File: config.mk
export PLATFORM = sky130hd
export DESIGN_NAME = aixm_coordinate_text_parser
export DESIGN_NICKNAME = d
export VERILOG_FILES = /design/src/acp_pkg.sv /design/src/acp_front.sv /design/src/acp_back.sv /design/src/aixm_coordinate_text_parser.sv
export SDC_FILE = /design/constraint.sdc
export NUM_CORES = 2
export LEC_CHECK = 0
export CAP_MARGIN = 40
export CORE_ASPECT_RATIO = 1.5
export CORE_MARGIN = 2
export CORE_UTILIZATION = 33
export DETAILED_ROUTE_END_ITERATION = 8
export DONT_BUFFER_PORTS = 1
export MAX_ROUTING_LAYER = met4
export PLACE_DENSITY = 0.55
export SYNTH_ARGS = -nofsm -noshare
export SYNTH_HDL_FRONTEND = slang
export SYNTH_SLANG_ARGS = --single-unit
File: constraint.sdc
create_clock -name aclk -period 16.5 [get_ports aclk]
set_clock_uncertainty 0.05 [all_clocks]
set_input_delay 2.475 -clock aclk [delete_from_list [all_inputs] [get_ports aclk]]
set_output_delay 2.475 -clock aclk [all_outputs]
set_load 0.05 [all_outputs]
[src/sv/cssm_pkg.sv]
// Shared types and codes for the codepoint set and sequence matcher.
`default_nettype none
package cssm_pkg;

    localparam int CP_W = 21;

    localparam logic [1:0] OP_CLEAR = 2'd0;
    localparam logic [1:0] OP_RANGE = 2'd1;
    localparam logic [1:0] OP_PATTERN = 2'd2;
    localparam logic [1:0] OP_MATCH = 2'd3;

    localparam logic [1:0] ST_OK = 2'd0;
    localparam logic [1:0] ST_RANGE_FULL = 2'd1;
    localparam logic [1:0] ST_PATTERN_FULL = 2'd2;
    localparam logic [1:0] ST_TOO_LONG = 2'd3;

    typedef struct packed {
        logic latch;
        logic clear;
        logic exec_range;
        logic exec_pat;
        logic shift;
        logic r_read;
        logic r_cmp;
        logic l_read;
        logic p_next;
        logic k_start;
        logic e_read;
        logic e_cmp;
        logic finish;
        logic emit;
    } cmd_t;

    typedef struct packed {
        logic [1:0] op;
        logic       last;
        logic       range_more;
        logic       pat_more;
        logic       len_ok;
        logic       elem_eq;
        logic       elem_end;
        logic       out_free;
    } sts_t;

endpackage
`default_nettype wire

[src/sv/cssm_ctrl.sv]
// Sequencing state machine of the matcher.
`default_nettype none
module cssm_ctrl
(
    input  wire logic          clk,
    input  wire logic          rst_n,
    input  wire logic          item_valid,
    output logic               item_stall,
    input  wire cssm_pkg::sts_t sts,
    output cssm_pkg::cmd_t     cmd
);
    import cssm_pkg::*;

    localparam logic [3:0] S_IDLE = 4'd0;
    localparam logic [3:0] S_EXEC = 4'd1;
    localparam logic [3:0] S_RRD  = 4'd2;
    localparam logic [3:0] S_RCMP = 4'd3;
    localparam logic [3:0] S_PSEL = 4'd4;
    localparam logic [3:0] S_PCHK = 4'd5;
    localparam logic [3:0] S_ERD  = 4'd6;
    localparam logic [3:0] S_ECMP = 4'd7;
    localparam logic [3:0] S_FIN  = 4'd8;
    localparam logic [3:0] S_EMIT = 4'd9;

    logic [3:0] state_reg;
    logic [3:0] state_next;

    assign item_stall = (state_reg != S_IDLE);

    always_comb
    begin
        cmd = '0;
        state_next = state_reg;
        unique case (state_reg)
            S_IDLE:
            begin
                if (item_valid)
                begin
                    cmd.latch = 1'b1;
                    state_next = S_EXEC;
                end
            end
            S_EXEC:
            begin
                unique case (sts.op)
                    OP_CLEAR:
                    begin
                        cmd.clear = 1'b1;
                        state_next = S_IDLE;
                    end
                    OP_RANGE:
                    begin
                        cmd.exec_range = 1'b1;
                        state_next = S_EMIT;
                    end
                    OP_PATTERN:
                    begin
                        cmd.exec_pat = 1'b1;
                        state_next = sts.last ? S_EMIT : S_IDLE;
                    end
                    default:
                    begin
                        cmd.shift = 1'b1;
                        state_next = S_RRD;
                    end
                endcase
            end
            S_RRD:
            begin
                if (sts.range_more)
                begin
                    cmd.r_read = 1'b1;
                    state_next = S_RCMP;
                end
                else
                begin
                    state_next = S_PSEL;
                end
            end
            S_RCMP:
            begin
                cmd.r_cmp = 1'b1;
                state_next = S_RRD;
            end
            S_PSEL:
            begin
                if (sts.pat_more)
                begin
                    cmd.l_read = 1'b1;
                    state_next = S_PCHK;
                end
                else
                begin
                    state_next = S_FIN;
                end
            end
            S_PCHK:
            begin
                if (sts.len_ok)
                begin
                    cmd.k_start = 1'b1;
                    state_next = S_ERD;
                end
                else
                begin
                    cmd.p_next = 1'b1;
                    state_next = S_PSEL;
                end
            end
            S_ERD:
            begin
                cmd.e_read = 1'b1;
                state_next = S_ECMP;
            end
            S_ECMP:
            begin
                cmd.e_cmp = 1'b1;
                priority if (!sts.elem_eq || sts.elem_end)
                    state_next = S_PSEL;
                else
                    state_next = S_ERD;
            end
            S_FIN:
            begin
                if (sts.last)
                begin
                    cmd.finish = 1'b1;
                    state_next = S_EMIT;
                end
                else
                begin
                    state_next = S_IDLE;
                end
            end
            S_EMIT:
            begin
                if (sts.out_free)
                begin
                    cmd.emit = 1'b1;
                    state_next = S_IDLE;
                end
            end
            default:
            begin
                state_next = S_IDLE;
            end
        endcase
    end

    always_ff @(posedge clk or negedge rst_n)
    begin
        if (!rst_n)
            state_reg <= S_IDLE;
        else
            state_reg <= state_next;
    end

endmodule
`default_nettype wire

[config.mk]
export PLATFORM = sky130hd
export DESIGN_NAME = cssm_ctrl
export DESIGN_NICKNAME = d
export VERILOG_FILES = /design/src/sv/cssm_pkg.sv /design/src/sv/cssm_ctrl.sv
export SDC_FILE = /design/constraint.sdc
export NUM_CORES = 1
export LEC_CHECK = 0
export ABC_AREA = 1
export BUFFER_PORTS_ARGS = -buffer_cell sky130_fd_sc_hd__buf_2
export CORE_AREA = 2 2 39 41
export CTS_BUF_LIST = sky130_fd_sc_hd__clkbuf_4
export DETAILED_ROUTE_END_ITERATION = 6
export DIE_AREA = 0 0 41 43
export GPL_ROUTABILITY_DRIVEN = 0
export PLACE_DENSITY = 0.57
export REMOVE_ABC_BUFFERS = 1
export SYNTH_ARGS = -nofsm -noshare
export SYNTH_HDL_FRONTEND = slang
export SYNTH_SLANG_ARGS = --single-unit
[constraint.sdc]
create_clock -name clk -period 1.66 [get_ports clk]
set_clock_uncertainty 0.1 [all_clocks]
set_input_delay 0.498 -clock clk [delete_from_list [all_inputs] [get_ports clk]]
set_output_delay 0.498 -clock clk [all_outputs]
set_load 0.05 [all_outputs]
======== Yosys cells after proc, flatten, opt, wreduce, memory -nomap -nowiden ========
Cells that the tools add are included.
word-level totals
  register bits after elaboration ......... 4
  bits of input ports ..................... 12
  output and inout port bits .............. 15
  logic and storage cells ................. 51
operators by class
  eq/ne operators ......................... 13
  mux-type cells .......................... 30
  reduce and logical (&&, ||, !) cells .... 7
operators by type and width
  cell                count
  $pmux 4 s10         1
  $mux 4              5
  $mux 1              19
  $eq 4x3->1 const B  4
  $pmux 4 s3          1
  $eq 4x2->1 const B  2
  $eq 4x4->1 const B  2
  $mux 2              3
  $eq 4x1->1 const B  1
  $logic_not 4->1     1
  $ne 2x2->1 const B  2
  $reduce_bool 4->1   1
  $mux 3              1
  $reduce_or 3->1     1
  $eq 2x1->1 const B  1
  $eq 2x2->1 const B  1
  $logic_not 2->1     1
  $reduce_and 2->1    1
  $logic_not 1->1     1
  $logic_or 1x1->1    1

======== Longest topological paths before layout ========
  depth in word-level cells ............... 4
  gate-level depth with buffers ........... 8
  gate-level depth less buffers ........... 8

======== Worst setup path before layout ========
Ideal clock, no wire load.
  path type ............................... register to output
  start ................................... register state_reg[3]
  end ..................................... output port cmd[0] (netlist bit)
  arrival time ............................ 2.037 ns
  data required time ...................... 1.062 ns
  slack ................................... -0.975 ns
  stages on the path, launching flop included .. 3
  buffers on the path ..................... 0
  cells stage by stage .................... dfrtp_1 > inv_1 > nor4_1
RTL lines
  what                      RTL line          text
  start: declaration        cssm_ctrl.sv:25   logic [3:0] state_reg;
  start signal: assignment  cssm_ctrl.sv:155  state_reg <= state_next;
  end: declaration          cssm_ctrl.sv:10   output cssm_pkg::cmd_t cmd

==> metrics.cfg <==
[status]
status = finished with violations
violations = setup timing

[critical_path]
reg2reg_slack_ns = 0.15
cp.required_ns = 1.06
rr_worst_depth = 8
critPathLaunchType = flip-flop
crit_start = state_reg[3]
arrival_ns = 1.34
r2r_end = state_reg[1]
endpoint_kind = output pin
crit-reg2reg-launch = state_reg[1]
crit_path_end = cmd[5]
crit_path_max_fanout = 4
critical_path_class = flip-flop to output pin

[clock_tree]
cts_tree = built
clock_latency_ns = 0.24
root_buffer = clkbuf_4
numClockSinks = 4
htreeDepth = 1
cts.clk_slew.worst_paths_ns = 0.04
cts_made_buffers = 3
clockBufferDepth = 2

[route]
drtIter0Drc = 9
ant_nets = 0
routed_wl_mm = 1.49
vias = 598
remaining_drc_errors = 0
dr.pass1.iters = 4
routedWlPerCell_microns = 11.3
viasPerCell = 4.53

[floorplanning]
io_pins = 27
core-area_sq_um = 1380
row_count = 14
dieArea_sq_um = 1760
die_w_microns = 41
die_h_microns = 43
start_util_pct = 28.3

[pwr]
ir_drop_v = 0.00124
powerDensity_nw_per_um2 = 1550
p_switching_uw = 824
p_leak_uw = 0.000506
intPower_uw = 669
seq_power_share_pct = 12.7
swShare_pct = 55.2
clkPwrFrac_pct = 8.6
combinationalPowerShare_pct = 78.7

[global_route]
grt_max_degree = 6
groute.usage.overall_pct = 17.9
grt-ovfl-total = 0
first_global_vias = 548
grt_first_pass_wirelength_mm = 2.09
antenna_found_initial = 0

[layout]
utilization_pct = 69.5
area_growth_pct = 146
fin_nets = 130
drive_gt1_share_pct = 64.7
fin_cells = 132
diodes = 0
nFillCells = 110
largest_reg_flops = 4

[timing]
rsz0062_at_grt = true
max_freq_mhz = 515
max_slew.worst_pin.slew_ns = 0.274
finalSetupViolCount = 15
hold_ws_ns = 0.398
period_minus_slack_ns = 1.94
fin_setup_tns_ns = -3.29
worst_slew_margin_rel_pct = 81.7
drv_slew = 0
hold_viol = 0
min_period_over_period_pct = 117
layout_setup_ws_ns = -0.282

[placed_design]
place_inst = 126
io_buffers = 26
pre_cts_ws_ns = -0.130
dp_hpwl_microns = 976

[run]
maxCapViolations = 0

[hold_path]
hold_class = input port to flip-flop

[synthesis]
synth_seq_area_share_pct = 25.6
synth_area_sq_um = 392
yosys_warnings = 0
netlist_instances = 67
ys_types = 15
avgSynthCellArea_sq_um = 5.85
ys_ff_latch = 4

==> cells by family after synthesis <==
logic type	share of synthesized area (%)
buffers and inverters	15.3
and+or+nand+nor	51.8
DFF	25.6
AOI/OAI and AO/OA	7.35
==> metrics by stage <==
step / total power, uW / cell area [sq um]
after global routing: 1590 / 962
after floorplan: 714 / 392
after CTS: 1330 / 862
after global placement: 1020 / 669
after detailed placement: 1020 / 669
final: 1490 / 962
==> power groups by stage <==
stage          Sequential (uW)  Clock (uW)  Combinational (uW)
6_report                   190         128                1180
5_1_grt                    198         131                1260
4_1_cts                    177         132                1030
3_5_place_dp               170           0                 850
3_3_place_gp               170           0                 849
2_1_floorplan              171           0                 543
==> final cells by class <==
cell class	count	area, sq um	share of cell area [%]
Inverter	16	62.6	6.50
Timing Repair Buffer	46	389	40.4
Clock buffer	3	22.5	2.34
Sequential cell	4	101	10.5
Multi-Input combinational cell	47	367	38.1
Tap cell	16	20.0	2.08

WORK REQUEST -
Where a line in the records above includes the string "with", show it.

TASK RESPONSE -
  gate-level depth with buffers ........... 8
status = finished with violations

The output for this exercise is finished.